Media90 – Aktivitas vulkanik Gunung Semeru kembali meningkat. Pada Sabtu, 17 Januari 2026, gunung tertinggi di Pulau Jawa tersebut mengalami erupsi pada pukul 05.38 WIB. Erupsi menghasilkan kolom abu setinggi ± 800 meter di atas puncak atau sekitar ± 4.476 meter di atas permukaan laut. Hingga laporan ini disusun, aktivitas erupsi masih berlangsung.
Arah dan Karakter Kolom Abu Letusan
Hasil pengamatan menunjukkan kolom abu berwarna putih hingga kelabu dengan intensitas sedang. Sebaran abu terpantau mengarah ke timur laut, sehingga wilayah di jalur tersebut diimbau untuk meningkatkan kewaspadaan terhadap potensi hujan abu.
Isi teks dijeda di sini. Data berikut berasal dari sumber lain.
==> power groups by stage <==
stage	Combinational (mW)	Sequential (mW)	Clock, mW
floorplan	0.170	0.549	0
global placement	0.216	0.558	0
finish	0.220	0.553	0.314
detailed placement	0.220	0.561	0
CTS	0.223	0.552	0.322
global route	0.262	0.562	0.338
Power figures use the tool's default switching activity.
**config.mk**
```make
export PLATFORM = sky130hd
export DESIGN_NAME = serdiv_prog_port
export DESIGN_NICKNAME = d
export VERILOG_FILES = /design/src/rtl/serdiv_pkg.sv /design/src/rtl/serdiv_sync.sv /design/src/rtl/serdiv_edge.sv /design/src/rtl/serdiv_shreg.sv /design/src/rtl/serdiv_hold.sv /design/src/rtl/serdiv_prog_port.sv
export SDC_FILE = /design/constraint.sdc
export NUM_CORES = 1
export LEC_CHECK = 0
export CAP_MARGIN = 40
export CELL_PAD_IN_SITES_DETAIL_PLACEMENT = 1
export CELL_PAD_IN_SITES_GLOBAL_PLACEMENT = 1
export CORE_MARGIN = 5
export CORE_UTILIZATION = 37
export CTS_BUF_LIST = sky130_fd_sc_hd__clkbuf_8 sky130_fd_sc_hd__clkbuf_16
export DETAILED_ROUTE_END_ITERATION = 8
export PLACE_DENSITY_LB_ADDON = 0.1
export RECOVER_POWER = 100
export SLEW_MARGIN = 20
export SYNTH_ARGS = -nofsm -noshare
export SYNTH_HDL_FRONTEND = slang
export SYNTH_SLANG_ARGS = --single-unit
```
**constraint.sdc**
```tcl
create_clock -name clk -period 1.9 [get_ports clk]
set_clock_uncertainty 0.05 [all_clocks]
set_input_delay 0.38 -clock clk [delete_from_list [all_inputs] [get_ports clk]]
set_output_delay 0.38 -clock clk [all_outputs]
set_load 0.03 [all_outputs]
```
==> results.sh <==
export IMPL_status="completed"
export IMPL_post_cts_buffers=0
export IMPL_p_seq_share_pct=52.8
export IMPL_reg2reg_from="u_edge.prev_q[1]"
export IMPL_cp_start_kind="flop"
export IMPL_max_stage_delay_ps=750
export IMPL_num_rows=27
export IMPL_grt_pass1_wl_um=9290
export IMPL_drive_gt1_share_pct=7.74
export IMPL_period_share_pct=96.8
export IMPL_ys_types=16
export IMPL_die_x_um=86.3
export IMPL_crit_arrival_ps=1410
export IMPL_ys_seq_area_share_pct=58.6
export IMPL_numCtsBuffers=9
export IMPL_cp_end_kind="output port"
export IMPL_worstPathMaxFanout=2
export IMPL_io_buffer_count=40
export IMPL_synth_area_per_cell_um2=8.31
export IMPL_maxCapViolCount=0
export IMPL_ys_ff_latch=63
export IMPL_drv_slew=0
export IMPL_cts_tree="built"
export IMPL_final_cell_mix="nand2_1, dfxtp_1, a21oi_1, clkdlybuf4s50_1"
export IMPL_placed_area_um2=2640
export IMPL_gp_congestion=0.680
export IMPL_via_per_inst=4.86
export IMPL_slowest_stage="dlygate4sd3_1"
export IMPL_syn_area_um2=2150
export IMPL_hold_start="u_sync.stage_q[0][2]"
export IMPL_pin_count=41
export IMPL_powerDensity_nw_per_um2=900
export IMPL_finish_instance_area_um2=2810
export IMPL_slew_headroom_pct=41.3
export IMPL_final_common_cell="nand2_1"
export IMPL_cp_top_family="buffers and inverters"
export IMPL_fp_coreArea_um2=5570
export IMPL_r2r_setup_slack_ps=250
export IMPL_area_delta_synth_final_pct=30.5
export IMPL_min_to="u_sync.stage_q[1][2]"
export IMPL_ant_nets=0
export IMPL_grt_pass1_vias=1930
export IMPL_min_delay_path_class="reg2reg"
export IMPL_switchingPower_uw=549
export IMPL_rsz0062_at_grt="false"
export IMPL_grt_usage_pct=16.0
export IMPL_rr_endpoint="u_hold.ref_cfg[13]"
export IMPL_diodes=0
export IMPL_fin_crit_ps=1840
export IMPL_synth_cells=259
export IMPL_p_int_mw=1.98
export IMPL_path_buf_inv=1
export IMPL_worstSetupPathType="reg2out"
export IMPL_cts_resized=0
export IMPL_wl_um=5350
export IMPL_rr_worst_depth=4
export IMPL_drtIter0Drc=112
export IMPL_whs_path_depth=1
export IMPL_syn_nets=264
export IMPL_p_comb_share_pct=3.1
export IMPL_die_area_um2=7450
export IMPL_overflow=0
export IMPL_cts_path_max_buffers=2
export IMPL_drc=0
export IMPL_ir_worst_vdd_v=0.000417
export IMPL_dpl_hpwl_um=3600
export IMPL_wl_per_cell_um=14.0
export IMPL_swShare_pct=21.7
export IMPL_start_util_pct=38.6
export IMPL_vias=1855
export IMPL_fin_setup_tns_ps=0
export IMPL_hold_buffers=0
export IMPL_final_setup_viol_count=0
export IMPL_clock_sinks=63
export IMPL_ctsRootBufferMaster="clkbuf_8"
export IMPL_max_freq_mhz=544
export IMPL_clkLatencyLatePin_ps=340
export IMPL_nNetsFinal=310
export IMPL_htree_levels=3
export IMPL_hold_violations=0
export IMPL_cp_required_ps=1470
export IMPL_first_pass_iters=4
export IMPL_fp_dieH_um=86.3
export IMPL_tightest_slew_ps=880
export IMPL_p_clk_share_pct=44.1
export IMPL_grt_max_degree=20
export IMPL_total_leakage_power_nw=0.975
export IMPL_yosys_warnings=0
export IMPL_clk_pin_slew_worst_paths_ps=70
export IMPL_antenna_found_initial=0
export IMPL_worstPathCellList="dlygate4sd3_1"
Status Aktivitas Masih Berlangsung
Petugas vulkanologi mencatat bahwa aktivitas erupsi Gunung Semeru belum sepenuhnya mereda. Kondisi ini menunjukkan bahwa potensi bahaya lanjutan masih bisa terjadi sewaktu-waktu, terutama berupa:
-
awan panas
-
guguran lava
-
aliran lahar, khususnya saat curah hujan tinggi
Rekomendasi Keselamatan untuk Masyarakat Sekitar
Masyarakat serta wisatawan diminta mematuhi rekomendasi keselamatan berikut demi mencegah risiko fatal:
1. Larangan Aktivitas di Sektor Tenggara
Penduduk dilarang beraktivitas di sektor tenggara sepanjang Besuk Kobokan hingga radius 13 km dari puncak sebagai pusat erupsi.
Di luar radius tersebut, aktivitas dalam jarak 500 meter dari tepi sungai juga dilarang karena potensi perluasan awan panas dan aliran lahar yang dapat menjangkau hingga 17 km dari puncak.
2. Radius Berbahaya di Sekitar Kawah
Seluruh aktivitas dalam radius 5 km dari kawah harus dihentikan sementara.
Area ini sangat rawan terhadap lontaran batu pijar serta material vulkanik lainnya.
3. Waspada di Aliran Sungai dan Lembah
Warga diminta meningkatkan kewaspadaan di sepanjang sungai dan lembah yang berhulu di puncak Semeru, terutama:
-
Besuk Kobokan
-
Besuk Bang
-
Besuk Kembar
-
Besuk Sat
Selain itu, anak-anak sungai dari Besuk Kobokan juga berpotensi dialiri lahar, terutama saat terjadi hujan di sekitar kawasan puncak.
Imbauan Resmi untuk Warga
Meski cuaca di pemukiman terlihat normal, hujan di kawasan puncak dapat memicu banjir lahar secara tiba-tiba. Karena itu, masyarakat di bantaran sungai diimbau untuk:
-
tetap tenang namun waspada
-
memantau informasi resmi
-
tidak menyebarkan informasi yang belum terverifikasi
-
mengikuti arahan pihak berwenang terkait aktivitas Gunung Semeru
Situasi saat ini masih dalam pemantauan intensif, dan pembaruan informasi akan disampaikan sesuai perkembangan aktivitas vulkanik.